Did I Do That? HTML 5 + JS Escapers != <3

Posted by Jon, Comments

When writing the last blog post, I swear the HTML 5 tokenizer spec had a Steve Urkel moment with me. Well, not with me, but with a lot of existing JavaScript escapers out there. Why is that?

HTML 5 tokenizer introduces a handful of new HTML states that only exist within the Script data state (e.g. in a <script> tag). Some of these are really interesting.

  • Script data escaped dash dash state
  • Script data escaped state
  • Script data double escaped state

Here's a mocked up <script> block with the states:

<script type="text/javascript">
   <!-- That second dash to the left is the Script data escaped dash dash state
       This is script data escaped state
       <script> This is script data double escaped state
       This is script data escaped state

Here's ABNF formatting of the above in case state machines aren't your thing.

Boring you say.

Not at all I say What's interesting about these states is that the current JavaScript is also in play. "What?" I hear from you.

<script type="text/javascript>
var foo = "<!-- <script> guess what state I'm in!";
... rest of document

Normally, the JavaScript state would be in double quoted string, within the Script data state. (Check out the previous blog for a rundown of ECMAScript and String literals.) Now, the JavaScript state is in a double quoted string, within the Script data double escaped state. And the wheels start turning

Well, what does that mean? Given the above, the state transitions back to Script data escaped state when the original closing script tag (i.e. </script>) is consumed. Let's say there isn't a --> for the remainder of the document. Then the tokenizer ought to get to the end of file (EOF). If so, this is a parse error. The state ought to be switched to data state, and then the document is rendered, albeit not much.

<script type="text/javascript>
var foo = "<!-- <script> guess what state I'm in!";
... some of the document
<!-- Remember to remove this code for the next version -->
... remainder of the document

Again, following the tokenizer spec, the tokenizer ought to be at the Script data escaped state when it encounters the less-than sign <. It then transitions to the Script data escaped less-than sign state. But it doesn't care about the exclamation point ! here and switches back to Script data escaped. I'm hand waving the next couple state transitions until it gets to that -->. At that point, it'll go through the following:

  • Script data escaped dash state.
  • Script data escaped dash dash state.
  • And then Script data state when the > is consumed.

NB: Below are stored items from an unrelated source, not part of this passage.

This design comes from an exercise in tuning for small area, a short achievable clock period and few clock cycles on the open sky130 flow, not from production work. Function was checked by simulation only, so behaviour that the tests miss may differ from the original. Power figures rest on the tool's default switching activity, not on a simulated workload.

File: flow/design.v
module obc_scr (
    input  wire       clk,
    input  wire       rst,
    input  wire       do_seed,    
    input  wire       do_step,    
    input  wire [7:0] imm,
    input  wire       gen,        
    output wire       bit_out
);
    reg  [6:0] lfsr;
    wire       fb = lfsr[6] ^ lfsr[3];
    assign bit_out = fb ^ (imm[0] & ~gen);
    always @(posedge clk) begin
        if (rst)
            lfsr <= 7'd0;
        else if (do_seed)
            lfsr <= imm[6:0];
        else if (do_step)
            lfsr <= {lfsr[5:0], fb};
    end
endmodule
module obc_enc (
    input  wire       clk,
    input  wire       rst,
    input  wire       do_clr,     
    input  wire       do_bit,     
    input  wire       b,
    output wire [1:0] code        
);
    reg [5:0] hist;               
    assign code[0] = b ^ hist[1] ^ hist[2] ^ hist[4] ^ hist[5];
    assign code[1] = b ^ hist[0] ^ hist[1] ^ hist[2] ^ hist[5];
    always @(posedge clk) begin
        if (rst || do_clr)
            hist <= 6'd0;
        else if (do_bit)
            hist <= {hist[4:0], b};
    end
endmodule
module obc_pun (
    input  wire       clk,
    input  wire       rst,
    input  wire       do_start,   
    input  wire       do_bit,     
    input  wire [1:0] rate_in,
    output reg        keep        
);
    reg [1:0] rate;
    reg [2:0] phase;
    reg       wrap;
    always @(*) begin
        case (rate)
            2'd1:    begin wrap = (phase == 3'd3); keep = (phase != 3'd3); end
            2'd2:    begin wrap = (phase == 3'd5); keep = (phase != 3'd3) && (phase != 3'd4); end
            default: begin wrap = 1'b1;            keep = 1'b1; end
        endcase
    end
    always @(posedge clk) begin
        if (rst) begin
            rate  <= 2'd0;
            phase <= 3'd0;
        end else if (do_start) begin
            rate  <= rate_in;
            phase <= 3'd0;
        end else if (do_bit) begin
            phase <= wrap ? 3'd0 : phase + 3'd1;
        end
    end
endmodule
module obc_ilv (
    input  wire         clk,
    input  wire         rst,
    input  wire         do_cfg,     
    input  wire         do_bit,     
    input  wire         do_end,     
    input  wire [1:0]   mod_in,
    input  wire         b,
    output wire         idle,       
    output wire         emit,       
    output reg  [8:0]   ncbps_out,
    output wire [287:0] buf_out
);
    reg [1:0]   mod;
    reg [8:0]   fill;
    reg [287:0] buffer;
    reg [8:0]   j;
    integer     n;
    assign idle    = (fill == 9'd0);
    assign buf_out = buffer;
    always @(*) begin
        case (mod)
            2'd0: ncbps_out = 9'd48;
            2'd1: ncbps_out = 9'd96;
            2'd2: ncbps_out = 9'd192;
            default: ncbps_out = 9'd288;
        endcase
    end
    assign emit = (fill == ncbps_out - 9'd1);
    wire [3:0] fa = fill[3:0];
    wire [4:0] fb = fill[8:4];
    reg  [1:0] bm3, am3, rm3;
    always @(*) begin
        bm3 = 2'(fb % 5'd3);
        am3 = 2'(fa % 4'd3);
        rm3 = (bm3 >= am3) ? bm3 - am3 : bm3 + 2'd3 - am3;
        case (mod)
            2'd0: j = 9'd3 * fa + fb;
            2'd1: j = 9'd6 * fa + fb;
            2'd2: j = 9'd12 * fa + {fb[4:1], fb[0] ^ fa[0]};
            default: j = 9'd18 * fa + (fb - bm3) + rm3;
        endcase
    end
    reg [17:0] row;
    reg [15:0] col;
    always @(*) begin
        for (n = 0; n < 18; n = n + 1)
            row[n] = do_bit && (j[8:4] == n);
        for (n = 0; n < 16; n = n + 1)
            col[n] = (j[3:0] == n);
    end
    always @(posedge clk) begin
        for (n = 0; n < 288; n = n + 1)
            if (row[n / 16] & col[n % 16])
                buffer[n] <= b;
    end
    always @(posedge clk) begin
        if (rst) begin
            mod  <= 2'd0;
            fill <= 9'd0;
        end else if (do_cfg) begin
            if (idle)
                mod <= mod_in;
        end else if (do_end) begin
            fill <= 9'd0;
        end else if (do_bit) begin
            fill <= emit ? 9'd0 : fill + 9'd1;
        end
    end
endmodule
module obc_map (
    input  wire       clk,
    input  wire       rst,
    input  wire       do_cfg,     
    input  wire       do_bit,     
    input  wire       do_end,     
    input  wire [1:0] mod_in,
    input  wire       b,
    output wire       idle,       
    output wire       emit,       
    output reg  [7:0] lvl         
);
    reg [1:0] mod;
    reg [2:0] fill;
    reg [4:0] acc;
    reg [5:0] g;                  
    integer   n;
    assign idle = (fill == 3'd0);
    assign emit = (mod == 2'd0) ? 1'b1 :
                  (mod == 2'd1) ? (fill == 3'd1) :
                  (mod == 2'd2) ? (fill == 3'd3) : (fill == 3'd5);
    always @(*) begin
        for (n = 0; n < 5; n = n + 1)
            g[n] = (fill == n) ? b : acc[n];
        g[5] = b;
    end
    function [3:0] l1(input x);
        l1 = x ? 4'sd1 : -4'sd1;
    endfunction
    function [3:0] l2(input x0, input x1);
        case ({x0, x1})
            2'b00: l2 = -4'sd3;
            2'b01: l2 = -4'sd1;
            2'b10: l2 = 4'sd3;
            default: l2 = 4'sd1;
        endcase
    endfunction
    function [3:0] l3(input x0, input x1, input x2);
        case ({x0, x1, x2})
            3'b000: l3 = -4'sd7;
            3'b001: l3 = -4'sd5;
            3'b010: l3 = -4'sd1;
            3'b011: l3 = -4'sd3;
            3'b100: l3 = 4'sd7;
            3'b101: l3 = 4'sd5;
            3'b110: l3 = 4'sd1;
            default: l3 = 4'sd3;
        endcase
    endfunction
    always @(*) begin
        case (mod)
            2'd0: lvl = {4'd0, l1(g[0])};
            2'd1: lvl = {l1(g[1]), l1(g[0])};
            2'd2: lvl = {l2(g[2], g[3]), l2(g[0], g[1])};
            default: lvl = {l3(g[3], g[4], g[5]), l3(g[0], g[1], g[2])};
        endcase
    end
    always @(posedge clk) begin
        if (do_bit)
            for (n = 0; n < 5; n = n + 1)
                if (fill == n)
                    acc[n] <= b;
    end
    always @(posedge clk) begin
        if (rst) begin
            mod  <= 2'd0;
            fill <= 3'd0;
        end else if (do_cfg) begin
            if (idle)
                mod <= mod_in;
        end else if (do_end) begin
            fill <= 3'd0;
        end else if (do_bit) begin
            fill <= emit ? 3'd0 : fill + 3'd1;
        end
    end
endmodule
module obc_crc (
    input  wire        clk,
    input  wire        rst,
    input  wire        do_init,    
    input  wire        do_byte,    
    input  wire [7:0]  data,
    output wire [31:0] crc_out     
);
    reg [31:0] crcn;
    function [31:0] tab(input [7:0] idx);
        integer k;
        reg [31:0] t;
        begin
            t = 32'd0;
            if (idx[0]) t = t ^ 32'h77073096;
            if (idx[1]) t = t ^ 32'hEE0E612C;
            if (idx[2]) t = t ^ 32'h076DC419;
            if (idx[3]) t = t ^ 32'h0EDB8832;
            if (idx[4]) t = t ^ 32'h1DB71064;
            if (idx[5]) t = t ^ 32'h3B6E20C8;
            if (idx[6]) t = t ^ 32'h76DC4190;
            if (idx[7]) t = t ^ 32'hEDB88320;
            tab = t;
        end
    endfunction
    wire [31:0] crc = ~crcn;
    assign crc_out = crcn;
    always @(posedge clk) begin
        if (rst || do_init)
            crcn <= 32'd0;
        else if (do_byte)
            crcn <= ~(tab(crc[7:0] ^ data) ^ {8'h00, crc[31:8]});
    end
endmodule
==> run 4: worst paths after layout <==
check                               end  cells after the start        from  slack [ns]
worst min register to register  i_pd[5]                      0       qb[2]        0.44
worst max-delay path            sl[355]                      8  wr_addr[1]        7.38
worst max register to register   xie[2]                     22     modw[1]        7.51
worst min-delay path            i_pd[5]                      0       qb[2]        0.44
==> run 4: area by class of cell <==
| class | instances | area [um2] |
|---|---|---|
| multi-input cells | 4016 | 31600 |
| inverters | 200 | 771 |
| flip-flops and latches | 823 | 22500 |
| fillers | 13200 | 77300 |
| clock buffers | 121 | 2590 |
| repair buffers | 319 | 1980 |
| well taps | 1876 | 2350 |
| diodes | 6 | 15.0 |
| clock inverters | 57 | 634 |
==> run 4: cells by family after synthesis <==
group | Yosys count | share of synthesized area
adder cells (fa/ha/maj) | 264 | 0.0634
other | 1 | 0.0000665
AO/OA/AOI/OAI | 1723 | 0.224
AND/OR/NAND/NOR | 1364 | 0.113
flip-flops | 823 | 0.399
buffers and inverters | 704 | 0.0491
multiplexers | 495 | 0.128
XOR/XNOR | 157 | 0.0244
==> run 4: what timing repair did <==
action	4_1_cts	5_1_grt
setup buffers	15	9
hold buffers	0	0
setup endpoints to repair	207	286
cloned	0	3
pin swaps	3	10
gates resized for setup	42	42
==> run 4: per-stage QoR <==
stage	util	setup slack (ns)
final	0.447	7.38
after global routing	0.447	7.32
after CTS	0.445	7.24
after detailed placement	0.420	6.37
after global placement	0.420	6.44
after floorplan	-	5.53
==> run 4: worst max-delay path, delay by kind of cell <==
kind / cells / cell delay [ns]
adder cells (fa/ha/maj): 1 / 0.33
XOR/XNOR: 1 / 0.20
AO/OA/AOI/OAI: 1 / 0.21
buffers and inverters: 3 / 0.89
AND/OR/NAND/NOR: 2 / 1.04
What follows belongs to an exercise in optimizing a design on an open flow for small area; a production flow would make more cautious choices.
RTL that was checked went through simulation tests only; none was proved equivalent to the original.
Power figures rest on the tool's default switching activity, not on a simulated workload.

==> inputs of v11 <==
==> flow/design.v (excerpt) <==
module relaymux (
    input  logic        clk,
    input  logic        rst,
    input  logic        tick,
    input  logic [1:0]  btn_raw,
    input  logic        cmd_valid,
    input  logic [31:0] cmd_data,
    input  logic        cmd_last,
    input  logic        cmd_err,
    input  logic        rsp_ready,
    output logic [7:0]  relay_out,
    output logic        cmd_ready,
    output logic        rsp_valid,
    output logic [31:0] rsp_data,
    output logic        rsp_last,
    output logic        busy,
    output logic [1:0]  man_evt,
    output logic        man_evt_stb
);
Settings: LEC_CHECK=0, CAP_MARGIN=20, CORE_MARGIN=2, CORE_UTILIZATION=40, PLACE_DENSITY=0.6, SLEW_MARGIN=20; clock period 10.0 ns.
standard.sh (not shown) runs the stock make flow with config.mk's settings and CLKGATE_MAP_FILE= SYNTH_SCRIPT=/design/flow/synth_recipe.tcl, a recipe that flattens the netlist after the stock synthesis.
==> flow/flow/run.sh <==
#!/bin/bash
# The standard synthesis, then the standard layout with: the ports
# buffered by the smallest buffer, one tie cell per constant kept as
# synthesis made it, a clock tree of clkbuf_8 without dummy loads, and
# non-critical gates sized down after global routing. ORFS writes each
# step's log under orfs/logs; the make output of each part goes to its own
# log here.
set -euo pipefail
bash standard.sh synth > synth.log 2>&1
export BUFFER_PORTS_ARGS="-buffer_cell sky130_fd_sc_hd__buf_1"
export SKIP_REPAIR_TIE_FANOUT=1
export RECOVER_POWER=100
export CTS_ARGS="-sink_clustering_enable -repair_clock_nets -buf_list sky130_fd_sc_hd__clkbuf_8 -dont_use_dummy_load"
bash standard.sh finish > layout.log 2>&1
==> v6: changes against v11 <==
--- a/flow/design.v
+++ b/flow/design.v
@@ -121,15 +121,14 @@
     assign o_list  = op == 4'h1 || op == 4'h2 || op == 4'h3;
     assign o_num   = op == 4'h6 || op == 4'h7;
     logic [1:0]  e_kind;
     logic [7:0]  e_from, e_ch, e_lo;
     logic        malf, chan_bad, ord_bad, long_bad;
     logic [3:0]  lo, hi;
     logic [2:0]  diff;      
-    logic [5:0]  qsum1;     
     logic [5:0]  qsum;      
     logic [7:0]  rmask;
     logic [2:0]  rot;
     logic [7:0]  r8;        
     logic [31:0] ge;        
     logic [2:0]  list_err, num_err, w_err, a_err;
     logic        list_ok, num_ok;
@@ -142,17 +141,16 @@
                    (!e_kind[0] && e_from != 8'd0);
         chan_bad = !(e_lo[7:4] == 4'd0 && (e_lo[3] ? e_lo[2:0] == 3'd0 : e_lo[2:0] != 3'd0)) ||
                    !(e_ch[7:4] == 4'd0 && (e_ch[3] ? e_ch[2:0] == 3'd0 : e_ch[2:0] != 3'd0));
         lo       = e_lo[3:0];
         hi       = e_ch[3:0];
         diff     = hi[2:0] - lo[2:0];
         ord_bad  = gt4(lo, hi);
-        qsum1    = cnt + {3'd0, diff};
         qsum     = cnt + {3'd0, diff} + 6'd1;
-        long_bad = (op == 4'h3) && qsum1[5];
+        long_bad = (op == 4'h3) && qsum[5] && (qsum[4:0] != 5'd0);
         for (int j = 0; j < 8; j++)
             rmask[j] = !gt4(lo, 4'(j + 1)) && !gt4(4'(j + 1), hi);
         rot = lo[2:0] - 3'd1 - cnt[2:0];
         for (int i = 0; i < 8; i++) r8[i] = relay[3'(i + rot)];
         for (int p = 0; p < 32; p++) ge[p] = ge_const(p, cnt[4:0]);
         list_err = malf ? 3'd3 : chan_bad ? 3'd4 : ord_bad ? 3'd6 : long_bad ? 3'd7 : 3'd0;
         num_err  = ph[0] ? 3'd5 : cmd_err ? 3'd3 : 3'd0;
==> flow/flow/run.sh (replaced) <==
#!/bin/bash
# The standard synthesis, then the standard layout with: the ports
# buffered by the smallest buffer, synthesis buffers removed at floorplan,
# one tie cell per constant kept as
# synthesis made it, and a clock tree of clkbuf_8 without dummy loads.
# ORFS writes each step's log under orfs/logs; the make output of each part
# goes to its own log here.
set -euo pipefail
bash standard.sh synth > synth.log 2>&1
export BUFFER_PORTS_ARGS="-buffer_cell sky130_fd_sc_hd__buf_1"
export SKIP_REPAIR_TIE_FANOUT=1
export REMOVE_ABC_BUFFERS=1
export CTS_ARGS="-sink_clustering_enable -repair_clock_nets -buf_list sky130_fd_sc_hd__clkbuf_8 -dont_use_dummy_load"
bash standard.sh finish > layout.log 2>&1
Settings changed: GPL_TIMING_DRIVEN set to 0.
==> v18: changes against v11 <==
--- a/flow/design.v
+++ b/flow/design.v
@@ -121,15 +121,14 @@
     assign o_list  = op == 4'h1 || op == 4'h2 || op == 4'h3;
     assign o_num   = op == 4'h6 || op == 4'h7;
     logic [1:0]  e_kind;
     logic [7:0]  e_from, e_ch, e_lo;
     logic        malf, chan_bad, ord_bad, long_bad;
     logic [3:0]  lo, hi;
     logic [2:0]  diff;      
-    logic [5:0]  qsum1;     
     logic [5:0]  qsum;      
     logic [7:0]  rmask;
     logic [2:0]  rot;
     logic [7:0]  r8;        
     logic [31:0] ge;        
     logic [2:0]  list_err, num_err, w_err, a_err;
     logic        list_ok, num_ok;
@@ -142,17 +141,16 @@
                    (!e_kind[0] && e_from != 8'd0);
         chan_bad = !(e_lo[7:4] == 4'd0 && (e_lo[3] ? e_lo[2:0] == 3'd0 : e_lo[2:0] != 3'd0)) ||
                    !(e_ch[7:4] == 4'd0 && (e_ch[3] ? e_ch[2:0] == 3'd0 : e_ch[2:0] != 3'd0));
         lo       = e_lo[3:0];
         hi       = e_ch[3:0];
         diff     = hi[2:0] - lo[2:0];
         ord_bad  = gt4(lo, hi);
-        qsum1    = cnt + {3'd0, diff};
         qsum     = cnt + {3'd0, diff} + 6'd1;
-        long_bad = (op == 4'h3) && qsum1[5];
+        long_bad = (op == 4'h3) && qsum[5] && (qsum[4:0] != 5'd0);
         for (int j = 0; j < 8; j++)
             rmask[j] = !gt4(lo, 4'(j + 1)) && !gt4(4'(j + 1), hi);
         rot = lo[2:0] - 3'd1 - cnt[2:0];
         for (int i = 0; i < 8; i++) r8[i] = relay[3'(i + rot)];
         for (int p = 0; p < 32; p++) ge[p] = ge_const(p, cnt[4:0]);
         list_err = malf ? 3'd3 : chan_bad ? 3'd4 : ord_bad ? 3'd6 : long_bad ? 3'd7 : 3'd0;
         num_err  = ph[0] ? 3'd5 : cmd_err ? 3'd3 : 3'd0;
==> results.json <==
{
  "status": "complete, but fails checks",
  "violations": "max-capacitance violations, max-slew violations",
  "slew_headroom_pct": -62.6,
  "slew_violations": 18,
  "crit_cells": 18,
  "max_cap_viol_count": 2,
  "grt_max_degree": 61,
  "core_area_um2": 16600,
  "power_switching_uw": 487,
  "drt-initial-drc-count": 542
}
-- figures above: v18
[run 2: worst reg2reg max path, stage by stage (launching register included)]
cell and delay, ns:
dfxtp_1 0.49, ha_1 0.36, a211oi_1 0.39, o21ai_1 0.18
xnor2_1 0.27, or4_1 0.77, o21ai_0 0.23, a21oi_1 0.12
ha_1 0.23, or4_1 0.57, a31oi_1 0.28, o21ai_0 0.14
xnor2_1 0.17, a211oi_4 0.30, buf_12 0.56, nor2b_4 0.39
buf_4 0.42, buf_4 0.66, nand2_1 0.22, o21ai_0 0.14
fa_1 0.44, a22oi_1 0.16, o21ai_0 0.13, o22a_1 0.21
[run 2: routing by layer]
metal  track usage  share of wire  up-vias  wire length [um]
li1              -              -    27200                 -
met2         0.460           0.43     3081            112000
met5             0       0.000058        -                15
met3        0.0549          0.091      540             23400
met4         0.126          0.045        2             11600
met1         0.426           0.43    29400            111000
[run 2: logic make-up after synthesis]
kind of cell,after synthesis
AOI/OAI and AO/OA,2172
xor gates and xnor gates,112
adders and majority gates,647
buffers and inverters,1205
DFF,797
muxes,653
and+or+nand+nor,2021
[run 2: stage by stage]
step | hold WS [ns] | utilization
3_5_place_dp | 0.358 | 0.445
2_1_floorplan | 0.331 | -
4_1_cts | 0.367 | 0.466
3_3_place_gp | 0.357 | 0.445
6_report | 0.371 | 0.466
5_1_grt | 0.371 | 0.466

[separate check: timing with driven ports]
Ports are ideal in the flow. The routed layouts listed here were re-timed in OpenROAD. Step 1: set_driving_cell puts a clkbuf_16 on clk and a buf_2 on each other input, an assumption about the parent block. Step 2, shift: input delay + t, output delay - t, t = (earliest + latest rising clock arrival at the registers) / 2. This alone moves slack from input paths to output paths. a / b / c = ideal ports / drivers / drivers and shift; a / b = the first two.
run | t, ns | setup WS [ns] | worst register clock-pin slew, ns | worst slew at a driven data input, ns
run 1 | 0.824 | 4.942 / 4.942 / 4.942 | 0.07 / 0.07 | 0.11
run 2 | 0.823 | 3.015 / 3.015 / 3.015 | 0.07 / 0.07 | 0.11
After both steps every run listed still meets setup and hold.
Background: an optimization exercise with open tools, aiming at small area, a short achievable clock period and few clock cycles. Do not read the settings as production practice.
The RTL was checked by simulation tests, not by an equivalence proof against the original design.

$ cat design/flow/config.mk
export PLATFORM = sky130hd
export DESIGN_NAME = gvi_codec
export DESIGN_NICKNAME = gvi_codec
export VERILOG_FILES = /design/flow/design.v
export SDC_FILE = /design/flow/constraint.sdc
export NUM_CORES = 4
export LEC_CHECK = 0
export CAP_MARGIN = 20
export CORE_MARGIN = 2
export CORE_UTILIZATION = 40
export SLEW_MARGIN = 20
$ cat design/flow/constraint.sdc
create_clock -name core_clock -period 7.0 [get_ports {clk}]
set_input_delay 1.4000 -clock core_clock [delete_from_list [all_inputs] [get_ports {clk}]]
set_output_delay 1.4000 -clock core_clock [all_outputs]
set_load 0.01 [all_outputs]
$ cat design/flow/design.v
module gvi_safe_enc (
    input  wire [6:0] idx,
    output reg  [7:0] chr
);
    always @(*) begin
        case (idx)
            7'd0: chr = 8'h41;
            7'd1: chr = 8'h42;
            7'd2: chr = 8'h43;
            7'd3: chr = 8'h44;
            7'd4: chr = 8'h45;
            7'd5: chr = 8'h46;
            7'd6: chr = 8'h47;
            7'd7: chr = 8'h48;
            7'd8: chr = 8'h49;
            7'd9: chr = 8'h4a;
            7'd10: chr = 8'h4b;
            7'd11: chr = 8'h4c;
            7'd12: chr = 8'h4d;
            7'd13: chr = 8'h4e;
            7'd14: chr = 8'h4f;
            7'd15: chr = 8'h50;
            7'd16: chr = 8'h51;
            7'd17: chr = 8'h52;
            7'd18: chr = 8'h53;
            7'd19: chr = 8'h54;
            7'd20: chr = 8'h55;
            7'd21: chr = 8'h56;
            7'd22: chr = 8'h57;
            7'd23: chr = 8'h58;
            7'd24: chr = 8'h59;
            7'd25: chr = 8'h5a;
            7'd26: chr = 8'h61;
            7'd27: chr = 8'h62;
            7'd28: chr = 8'h63;
            7'd29: chr = 8'h64;
            7'd30: chr = 8'h65;
            7'd31: chr = 8'h66;
            7'd32: chr = 8'h67;
            7'd33: chr = 8'h68;
            7'd34: chr = 8'h69;
            7'd35: chr = 8'h6a;
            7'd36: chr = 8'h6b;
            7'd37: chr = 8'h6c;
            7'd38: chr = 8'h6d;
            7'd39: chr = 8'h6e;
            7'd40: chr = 8'h6f;
            7'd41: chr = 8'h70;
            7'd42: chr = 8'h71;
            7'd43: chr = 8'h72;
            7'd44: chr = 8'h73;
            7'd45: chr = 8'h74;
            7'd46: chr = 8'h75;
            7'd47: chr = 8'h76;
            7'd48: chr = 8'h77;
            7'd49: chr = 8'h78;
            7'd50: chr = 8'h79;
            7'd51: chr = 8'h7a;
            7'd52: chr = 8'h30;
            7'd53: chr = 8'h31;
            7'd54: chr = 8'h32;
            7'd55: chr = 8'h33;
            7'd56: chr = 8'h34;
            7'd57: chr = 8'h35;
            7'd58: chr = 8'h36;
            7'd59: chr = 8'h37;
            7'd60: chr = 8'h38;
            7'd61: chr = 8'h39;
            7'd62: chr = 8'h21;
            7'd63: chr = 8'h23;
            7'd64: chr = 8'h24;
            7'd65: chr = 8'h25;
            7'd66: chr = 8'h26;
            7'd67: chr = 8'h28;
            7'd68: chr = 8'h29;
            7'd69: chr = 8'h2a;
            7'd70: chr = 8'h2b;
            7'd71: chr = 8'h2c;
            7'd72: chr = 8'h2d;
            7'd73: chr = 8'h2e;
            7'd74: chr = 8'h2f;
            7'd75: chr = 8'h3a;
            7'd76: chr = 8'h3b;
            7'd77: chr = 8'h3c;
            7'd78: chr = 8'h3d;
            7'd79: chr = 8'h3e;
            7'd80: chr = 8'h3f;
            7'd81: chr = 8'h5b;
            7'd82: chr = 8'h5d;
            7'd83: chr = 8'h5e;
            7'd84: chr = 8'h5f;
            7'd85: chr = 8'h7b;
            7'd86: chr = 8'h7c;
            7'd87: chr = 8'h7d;
            7'd88: chr = 8'h7e;
            7'd89: chr = 8'hc0;
            7'd90: chr = 8'hc1;
            7'd91: chr = 8'hc2;
            7'd92: chr = 8'hc3;
            7'd93: chr = 8'hc4;
            7'd94: chr = 8'hc5;
            7'd95: chr = 8'hc6;
            7'd96: chr = 8'hc7;
            7'd97: chr = 8'hc8;
            7'd98: chr = 8'hc9;
            7'd99: chr = 8'hca;
            7'd100: chr = 8'hcb;
            7'd101: chr = 8'hcc;
            7'd102: chr = 8'hcd;
            7'd103: chr = 8'hce;
            7'd104: chr = 8'hcf;
            7'd105: chr = 8'hd0;
            7'd106: chr = 8'hd1;
            7'd107: chr = 8'hd2;
            7'd108: chr = 8'hd3;
            7'd109: chr = 8'hd4;
            7'd110: chr = 8'hd5;
            7'd111: chr = 8'hd6;
            7'd112: chr = 8'hd8;
            7'd113: chr = 8'hd9;
            7'd114: chr = 8'hda;
            7'd115: chr = 8'hdb;
            7'd116: chr = 8'hdc;
            7'd117: chr = 8'hdd;
            7'd118: chr = 8'hde;
            7'd119: chr = 8'hdf;
            7'd120: chr = 8'he0;
            7'd121: chr = 8'he1;
            default: chr = 8'h00;
        endcase
    end
endmodule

OK... what does that mean?

Remember the previous JavaScript context the page was in? Double quoted string literal. We're now back to that point in the script nesting. So, our string is this document text, except string literals cannot contain new line characters. A syntax error ought to be thrown by the browser's JavaScript parser.

Now what did HTML 5 do? It made ineffective a lot of Java-based JavaScript escapers. Many escapers don't care about "<", "!", "-" or ">". Coverity Security Library (CSL) does care about "<" and ">" so it's not affected.

What are the risks?

Well, unfortunately it depends.

If you're not using HTML 5 (i.e. <!DOCTYPE html> isn't at the top of your template), then you're OK. If you are using HTML 5 and your escaper doesn't escape those characters, I politely recommend giving CSL a spin. If you can't change escapers, then it depends upon where the injection occurs and here's where there be dragons.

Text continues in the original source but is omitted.